2月6日朝、社員寮の駐車場で倒れている水谷さんが見つかった。この直前に9階の自室ベランダから転落したとみられ、搬送先で亡くなった。寮の自室には遺書が残されていた。

水谷さんは母親に「仕事がきつい。会社を辞めたい」と漏らしていたほか、1月中旬以降は交際相手に無料通信アプリ「LINE(ライン)」で仕事の悩みや不眠を訴えるメッセージを送信。「上司からボロカス言われた」「心身共に疲れた」などと記されていた。遺族は21年10月に労災を申請した。

半田労基署は、水谷さんが20年2月上旬にうつ病を発症していたと認定した。発電設備の修繕はミスの許されない緊張感を伴う業務だったとし、残業時間が3倍に急増したことで心理的な負荷がよりかかったと指摘。亡くなる前日も含めて近接した時期に上司による叱責も相次ぎ、自殺につながったと判断した。

日本製鉄は取材に「個人情報に関わるため、コメントを差し控える」と回答した。


担当替えで残業月76時間、「何を考えているのか」と上司は叱責…日本製鉄の28歳労災死
2022/11/17 読売

日本製鉄名古屋製鉄所(愛知県東海市)の社員だった水谷 翔紀しょうき さん(当時28歳)が2020年2月に自殺したのは、残業の急増と上司の 叱責しっせき によりうつ病を発症したためだとして、半田労働基準監督署(同県半田市)が労災と認定していたことがわかった。認定は22年4月20日付。

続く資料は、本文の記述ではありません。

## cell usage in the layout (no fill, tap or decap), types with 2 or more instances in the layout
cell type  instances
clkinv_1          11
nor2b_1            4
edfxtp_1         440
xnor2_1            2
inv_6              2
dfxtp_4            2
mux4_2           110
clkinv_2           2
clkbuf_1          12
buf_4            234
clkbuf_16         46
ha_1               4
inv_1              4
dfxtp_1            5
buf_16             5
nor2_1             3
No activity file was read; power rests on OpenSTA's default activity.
File: src/design/smf_pkg.sv
// Shared types, codes and helpers of the MIDI file track event parser.
`default_nettype none

package smf_pkg;

   localparam int VlvWidth   = 28;
   localparam int TickWidth  = 32;
   localparam int CountWidth = 3;

   localparam logic [2:0] KindChannel = 3'd0;
   localparam logic [2:0] KindMetaHdr = 3'd1;
   localparam logic [2:0] KindMetaPay = 3'd2;
   localparam logic [2:0] KindSysex   = 3'd3;
   localparam logic [2:0] KindError   = 3'd4;

   localparam logic [1:0] ErrNone      = 2'd0;
   localparam logic [1:0] ErrTooLong   = 2'd1;
   localparam logic [1:0] ErrNoRunning = 2'd2;
   localparam logic [1:0] ErrUnknown   = 2'd3;

   localparam logic [7:0] StatusFirst  = 8'h80;
   localparam logic [7:0] NibbleMask   = 8'h0f;
   localparam logic [7:0] HighMask     = 8'hf0;
   localparam logic [7:0] SysexStart   = 8'hf0;
   localparam logic [7:0] SysexEscape  = 8'hf7;
   localparam logic [7:0] MetaStatus   = 8'hff;
   localparam logic [7:0] ProgChange   = 8'hc0;
   localparam logic [7:0] ChanPressure = 8'hd0;
   localparam logic [7:0] MetaEndTrack = 8'h2f;

   typedef struct packed {
      logic [2:0]           kind;
      logic [7:0]           status_byte;
      logic [3:0]           chan;
      logic [6:0]           first_data;
      logic [6:0]           second_data;
      logic [7:0]           meta_kind;
      logic [VlvWidth-1:0]  meta_len;
      logic [7:0]           payload_byte;
      logic [VlvWidth-1:0]  delta_ticks;
      logic [TickWidth-1:0] abs_tick;
      logic                 track_end;
      logic [1:0]           error_code;
   } smf_result_type;

   function automatic logic meta_known(input logic [7:0] t);
      return (t <= 8'h07) || (t == 8'h20) || (t == 8'h2f) || (t == 8'h51) ||
             (t == 8'h54) || (t == 8'h58) || (t == 8'h59) || (t == 8'h7f);
   endfunction

endpackage

`default_nettype wire

File: src/design/smf_if.sv
// Valid/ready channel interfaces for track bytes and parsed events.
`default_nettype none

interface smf_req_if;
   logic       valid;
   logic       ready;
   logic [7:0] data_byte;
   logic       track_start;

   modport source (output valid, output data_byte, output track_start, input ready);
   modport sink   (input valid, input data_byte, input track_start, output ready);
endinterface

遺族と代理人の弁護士によると、水谷さんは10年4月に技術職として入社。19年10月から経験のない大型発電設備の修繕担当になって業務量が増え、20年1月は時間外労働が76時間に上り、前月より51時間増えた。上司とのトラブルもあり、「何を考えているのか」などと叱責されたという。

労基署が開示した文書では、こうした複合的な要因で20年2月上旬頃、うつ病を発症したとしている。

遺族によると、水谷さんは2月6日朝、社員寮の駐車場に倒れているところを発見された。9階の自室から転落したとみられ、病院で死亡が確認された。自室に遺書があったという。

遺族は同社に損害賠償を求める方針。母親の友美さん(65)は「異変に気づいてあげられず、悔やんでも悔やみきれない」と述べた。

同社は取材に「個人情報に関わるためコメントを差し控える」と回答した。